Anche le giovani però si ammalano, cosa fare? "Prima - spiega Dal Ben - ci sono forme di autoprevenzione, come l'autopalpazione. Lo screening è organizzato per le fasce più a rischio ma si sta cercando di anticipare lo screenign a prima dei 50 anni. Questa iniziativa qui è importante perché il battello lancia un messaggio e perché raggiunge le isole. L'obiettivo è di raggiungere una percentuale di donne che effettuano il controllo dell'80 %. Attualmente tra Venezia e provincia siamo al 70%, nelle isole invece la percentuale è molto bassa, con il solo 50%".
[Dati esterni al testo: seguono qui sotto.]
**src/design/ascii_box_frame_parser_macros.svh**
```systemverilog
// ----------------------------------------------------------------------------
// ascii_box_frame_parser assertion macros
// Concurrent checks used by the frame parser RTL; empty bodies when SYNTH is set.
// ----------------------------------------------------------------------------
`ifndef ASCII_BOX_FRAME_PARSER_MACROS_SVH
`define ASCII_BOX_FRAME_PARSER_MACROS_SVH

`ifndef SYNTH
// same-cycle implication
`define ABFP_ASSERT_IMPLY(label, clk, rst, ante, cons) \
  label: assert property (@(posedge clk) disable iff (rst) (ante) |-> (cons)) \
    else $error("abfp: implication check failed");
// next-cycle implication
`define ABFP_ASSERT_NEXT(label, clk, rst, ante, cons) \
  label: assert property (@(posedge clk) disable iff (rst) (ante) |=> (cons)) \
    else $error("abfp: next-cycle check failed");
`else
`define ABFP_ASSERT_IMPLY(label, clk, rst, ante, cons)
`define ABFP_ASSERT_NEXT(label, clk, rst, ante, cons)
`endif

`endif

```
**src/design/abfp_pkg.sv**
```systemverilog
// ----------------------------------------------------------------------------
// abfp_pkg
// Shared types and constants of the ASCII box frame parser.
// ----------------------------------------------------------------------------
`timescale 1ns / 1ps

package abfp_pkg;

  localparam int MAX_FRAME_DEF = 62;

  localparam int BYTE_W   = 8;
  localparam int FIELD_W  = 16;
  localparam int CENTER_W = FIELD_W + 1;
  localparam int IMG_C_W  = 10;
  localparam int GAIN_W   = 8;
  localparam int OFF_W    = 19;

  // ASCII codes
  localparam logic [BYTE_W-1:0] CHAR_NUL    = 8'h00;
  localparam logic [BYTE_W-1:0] CHAR_DOLLAR = 8'h24;
  localparam logic [BYTE_W-1:0] CHAR_HASH   = 8'h23;
  localparam logic [BYTE_W-1:0] CHAR_ZERO   = 8'h30;
  localparam logic [BYTE_W-1:0] CHAR_NINE   = 8'h39;

  localparam logic [FIELD_W-1:0] FIELD_MAX = 16'hFFFF;

  localparam logic [IMG_C_W-1:0] IMG_CENTER_RESET = 10'd320;
  localparam logic [GAIN_W-1:0]  GAIN_RESET       = 8'd39;

  // divide by 100: x / 100 == (x * ceil(2^32 / 100)) >> 32 for x < 2^30
  localparam int MAG_W     = CENTER_W + GAIN_W;
  localparam int RECIP_W   = 26;
  localparam int DIV_SHIFT = 32;
  localparam int PROD_W    = MAG_W + RECIP_W;
  localparam logic [RECIP_W-1:0] DIV_RECIP = 26'd42949673;

  typedef struct packed {
    logic [FIELD_W-1:0] x;
    logic [FIELD_W-1:0] y;
    logic [FIELD_W-1:0] w;
    logic [FIELD_W-1:0] h;
  } box_t;

endpackage

```
**src/design/ascii_box_frame_parser.sv**
```systemverilog
// ----------------------------------------------------------------------------
// ascii_box_frame_parser
// Parses '$'..'#' ASCII box frames into a box, its center and a scaled offset.
// ----------------------------------------------------------------------------
// Throughput: one byte per cycle while in_stall is low; a byte enters the input
//   register in each cycle with in_valid high and in_stall low.
// A result passes the input, box, multiply-by-gain and divide registers in order.
// The divide by 100 is a reciprocal multiply in its own stage.
// Reset (rst, synchronous): empties the pipeline, clears the frame state and
//   loads image_center = 320, gain_per_hundred = 39.
`timescale 1ns / 1ps

module ascii_box_frame_parser
  import abfp_pkg::*;
#(
  parameter int MAX_FRAME = MAX_FRAME_DEF
) (
  input  logic                    clk,
  input  logic                    rst,
  input  logic                    in_valid,
  output logic                    in_stall,
  input  logic [BYTE_W-1:0]       rx_byte,
  output logic                    out_valid,
  input  logic                    out_stall,
  output logic [FIELD_W-1:0]      box_x,
  output logic [FIELD_W-1:0]      box_y,
  output logic [FIELD_W-1:0]      box_w,
  output logic [FIELD_W-1:0]      box_h,
  output logic [CENTER_W-1:0]     center_x,
  output logic [CENTER_W-1:0]     center_y,
  output logic signed [OFF_W-1:0] offset_mm,
  input  logic                    cfg_valid,
  output logic                    cfg_ready,
  input  logic [7:0]              cfg_index,
  input  logic [IMG_C_W-1:0]      cfg_data
);

  localparam logic [7:0] CFG_IMAGE_CENTER = 8'd0;
  localparam logic [7:0] CFG_GAIN         = 8'd1;

  logic [IMG_C_W-1:0] image_center;
  logic [GAIN_W-1:0]  gain_per_hundred;

  logic frm_valid;
  logic frm_ready;
  box_t frm_box;

  assign cfg_ready = 1'b1;

  always_ff @(posedge clk) begin
    if (rst) begin
      image_center     <= IMG_CENTER_RESET;
      gain_per_hundred <= GAIN_RESET;
    end else if (cfg_valid && cfg_ready) begin
      case (cfg_index)
        CFG_IMAGE_CENTER: image_center <= cfg_data;
        CFG_GAIN:         gain_per_hundred <= cfg_data[GAIN_W-1:0];
        default: begin
          // drop writes outside the register map
        end
      endcase
    end
  end

  abfp_parser #(
    .MAX_FRAME (MAX_FRAME)
  ) u_parser (
    .clk       (clk),
    .rst       (rst),
    .in_valid  (in_valid),
    .in_stall  (in_stall),
    .rx_byte   (rx_byte),
    .frm_valid (frm_valid),
    .frm_ready (frm_ready),
    .frm_box   (frm_box)
  );

  abfp_calc u_calc (
    .clk              (clk),
    .rst              (rst),
    .frm_valid        (frm_valid),
    .frm_ready        (frm_ready),
    .frm_box          (frm_box),
    .image_center     (image_center),
    .gain_per_hundred (gain_per_hundred),
    .out_valid        (out_valid),
    .out_stall        (out_stall),
    .box_x            (box_x),
    .box_y            (box_y),
    .box_w            (box_w),
    .box_h            (box_h),
    .center_x         (center_x),
    .center_y         (center_y),
    .offset_mm        (offset_mm)
  );

endmodule

```
**src/design/abfp_parser.sv**
```systemverilog
// ----------------------------------------------------------------------------
// abfp_parser
// Byte input register and frame parsing state; hands a finished box downstream.
// ----------------------------------------------------------------------------
`timescale 1ns / 1ps
`include "ascii_box_frame_parser_macros.svh"

module abfp_parser
  import abfp_pkg::*;
#(
  parameter int MAX_FRAME = MAX_FRAME_DEF
) (
  input  logic              clk,
  input  logic              rst,
  input  logic              in_valid,
  output logic              in_stall,
  input  logic [BYTE_W-1:0] rx_byte,
  output logic              frm_valid,
  input  logic              frm_ready,
  output box_t              frm_box
);

  localparam int CNT_W = $clog2(MAX_FRAME + 1);

  typedef enum logic [3:0] {
    PH_SEEK   = 4'b0001,
    PH_FIELDS = 4'b0010,
    PH_DONE   = 4'b0100,
    PH_DEAD   = 4'b1000
  } phase_t;

  logic              a_valid;
  logic [BYTE_W-1:0] a_byte;

  logic [CNT_W-1:0]   frame_count;
  phase_t             phase;
  logic [2:0]         field_num;
  logic [FIELD_W-1:0] vals [4];

  logic [CNT_W-1:0]   frame_count_next;
  phase_t             phase_next;
  logic [2:0]         field_num_next;
  logic [FIELD_W-1:0] vals_next [4];

  logic frame_end;
  logic had_dollar;
  logic a_fire;

  always_comb begin
    logic [1:0]         k;
    logic               is_digit;
    logic [3:0]         dig;
    logic [FIELD_W+3:0] acc;

    k        = field_num[1:0] + 2'd2;
    is_digit = (a_byte >= CHAR_ZERO) && (a_byte <= CHAR_NINE);
    dig      = 4'(a_byte - CHAR_ZERO);
    acc      = ({4'b0, vals[k]} << 3) + ({4'b0, vals[k]} << 1) + {16'b0, dig};

    phase_next     = phase;
    field_num_next = field_num;
    vals_next      = vals;

    case (phase)
      PH_SEEK: begin
        if (a_byte == CHAR_NUL) begin
          phase_next = PH_DEAD;
        end else if (a_byte == CHAR_DOLLAR) begin
          phase_next = PH_FIELDS;
        end
      end
      PH_FIELDS: begin
        if (a_byte == CHAR_NUL) begin
          phase_next = PH_DONE;
        end else if (is_digit) begin
          if (field_num >= 3'd2 && field_num <= 3'd5) begin
            vals_next[k] = (acc > {4'b0, FIELD_MAX}) ? FIELD_MAX : acc[FIELD_W-1:0];
          end
        end else begin
          field_num_next = field_num + 3'd1;
          if (field_num_next >= 3'd6) begin
            phase_next = PH_DONE;
          end
        end
      end
      default: begin
        // halted: ignore bytes until the frame ends
      end
    endcase

    frame_count_next = frame_count + CNT_W'(1);
    frame_end  = (a_byte == CHAR_HASH) || (frame_count_next >= CNT_W'(MAX_FRAME));
    had_dollar = (phase_next == PH_FIELDS) || (phase_next == PH_DONE);
  end

  assign frm_valid = a_valid && frame_end && had_dollar;
  assign frm_box   = '{x: vals_next[0], y: vals_next[1], w: vals_next[2], h: vals_next[3]};
  assign a_fire    = a_valid && (!(frame_end && had_dollar) || frm_ready);
  assign in_stall  = a_valid && !a_fire;

  always_ff @(posedge clk) begin
    if (rst) begin
      a_valid <= 1'b0;
    end else if (in_valid && !in_stall) begin
      a_valid <= 1'b1;
    end else if (a_fire) begin
      a_valid <= 1'b0;
    end
  end

  always_ff @(posedge clk) begin
    if (in_valid && !in_stall) begin
      a_byte <= rx_byte;
    end
  end

  always_ff @(posedge clk) begin
    if (rst) begin
      frame_count <= '0;
      phase       <= PH_SEEK;
      field_num   <= '0;
      vals        <= '{default: '0};
    end else if (a_fire) begin
      if (frame_end) begin
        // clear for the next frame
        frame_count <= '0;
        phase       <= PH_SEEK;
        field_num   <= '0;
        vals        <= '{default: '0};
      end else begin
        frame_count <= frame_count_next;
        phase       <= phase_next;
        field_num   <= field_num_next;
        vals        <= vals_next;
      end
    end
  end

  `ABFP_ASSERT_IMPLY(a_count_bound, clk, rst, 1'b1, frame_count < CNT_W'(MAX_FRAME))
  `ABFP_ASSERT_IMPLY(a_seek_no_field, clk, rst, phase == PH_SEEK, field_num == 3'd0)
  `ABFP_ASSERT_IMPLY(a_fields_open, clk, rst, phase == PH_FIELDS, field_num < 3'd6)

endmodule

```
**src/design/abfp_calc.sv**
```systemverilog
// ----------------------------------------------------------------------------
// abfp_calc
// Box center and scaled offset pipeline with the result output register.
// ----------------------------------------------------------------------------
`timescale 1ns / 1ps
`include "ascii_box_frame_parser_macros.svh"

module abfp_calc
  import abfp_pkg::*;
(
  input  logic                       clk,
  input  logic                       rst,
  input  logic                       frm_valid,
  output logic                       frm_ready,
  input  box_t                       frm_box,
  input  logic [IMG_C_W-1:0]         image_center,
  input  logic [GAIN_W-1:0]          gain_per_hundred,
  output logic                       out_valid,
  input  logic                       out_stall,
  output logic [FIELD_W-1:0]         box_x,
  output logic [FIELD_W-1:0]         box_y,
  output logic [FIELD_W-1:0]         box_w,
  output logic [FIELD_W-1:0]         box_h,
  output logic [CENTER_W-1:0]        center_x,
  output logic [CENTER_W-1:0]        center_y,
  output logic signed [OFF_W-1:0]    offset_mm
);

  // stage B: parsed box
  logic b_valid;
  box_t b_box;

  // stage C: box, centers, offset magnitude before the divide
  logic                c_valid;
  box_t                c_box;
  logic [CENTER_W-1:0] c_cx;
  logic [CENTER_W-1:0] c_cy;
  logic [MAG_W-1:0]    c_mag;
  logic                c_neg;

  logic b_ready;
  logic c_ready;
  logic d_ready;

  logic [CENTER_W-1:0] cx;
  logic [CENTER_W-1:0] cy;
  logic [CENTER_W:0]   diff;
  logic [CENTER_W-1:0] abs_diff;
  logic [MAG_W-1:0]    mag;
  logic [PROD_W-1:0]   prod;
  logic [OFF_W-1:0]    quot;

  assign d_ready   = !out_valid || !out_stall;
  assign c_ready   = !c_valid || d_ready;
  assign b_ready   = !b_valid || c_ready;
  assign frm_ready = b_ready;

  assign cx       = {1'b0, b_box.x} + {2'b0, b_box.w[FIELD_W-1:1]};
  assign cy       = {1'b0, b_box.y} + {2'b0, b_box.h[FIELD_W-1:1]};
  assign diff     = {1'b0, cx} - {(CENTER_W + 1 - IMG_C_W)'(0), image_center};
  assign abs_diff = diff[CENTER_W] ? CENTER_W'(-diff) : diff[CENTER_W-1:0];
  assign mag      = {{GAIN_W{1'b0}}, abs_diff} * {{CENTER_W{1'b0}}, gain_per_hundred};

  assign prod = {{RECIP_W{1'b0}}, c_mag} * {{MAG_W{1'b0}}, DIV_RECIP};
  assign quot = prod[DIV_SHIFT +: OFF_W];

  always_ff @(posedge clk) begin
    if (rst) begin
      b_valid   <= 1'b0;
      c_valid   <= 1'b0;
      out_valid <= 1'b0;
    end else begin
      b_valid   <= (b_valid && !c_ready) || (frm_valid && b_ready);
      c_valid   <= (c_valid && !d_ready) || (b_valid && c_ready);
      out_valid <= (out_valid && out_stall) || (c_valid && d_ready);
    end
  end

  always_ff @(posedge clk) begin
    if (frm_valid && b_ready) begin
      b_box <= frm_box;
    end
    if (b_valid && c_ready) begin
      c_box <= b_box;
      c_cx  <= cx;
      c_cy  <= cy;
      c_mag <= mag;
      c_neg <= diff[CENTER_W];
    end
    if (c_valid && d_ready) begin
      box_x     <= c_box.x;
      box_y     <= c_box.y;
      box_w     <= c_box.w;
      box_h     <= c_box.h;
      center_x  <= c_cx;
      center_y  <= c_cy;
      // truncate toward zero: divide the magnitude, then restore the sign
      offset_mm <= c_neg ? $signed(OFF_W'(0) - quot) : $signed(quot);
    end
  end

  `ABFP_ASSERT_NEXT(a_c_hold, clk, rst, c_valid && !d_ready, c_valid)
  `ABFP_ASSERT_NEXT(a_out_drain, clk, rst, out_valid && !out_stall && !c_valid, !out_valid)

endmodule
```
"Lancio un appello alle più giovani - dice Maria Grazia Cevolani, presidente di Lilt Venezia (Lega italiana lotta tumori) - perché il tumore al seno sta aumentando in maniera esponenziale ma grazie alla prevenzione la percentuale di guarigione e dell'89,9%. Alle ragazze dico: siete così attente al lato estetico del seno, state attente anche al lato interno". "E' probabile - dice il vicesindaco della città lagunare, Luciana Colle - che con tutti questi segnali si possa arrivare a far fare lo screening anche a un' età minore. La prevenzione aiuta anche i familiari della persona che si ammala e ne risente".

"Una persona deva iniziare a controllarsi prima - dice Rachele Sacco di Alilaguna che ha voluto il vaporetto rosa - perché la prevenzione è un valore e perché controllarsi è normale. L'autopalpazione è normale". E in quanto a Venezia, tanti turisti chiedono cosa sia questo battello rosa che naviga lungo i canali della città. "Venezia è città unica al mondo - dice Paola Mar, assessore al Turismo della città - qui la prevenzione arriva in vaporetto e grazie a questa iniziativa possiamo fare controlli in tutta la laguna". "Anche i turisti vedranno questo messaggio", conclude il presidente del Consiglio comunale, Ermelinda Damiano.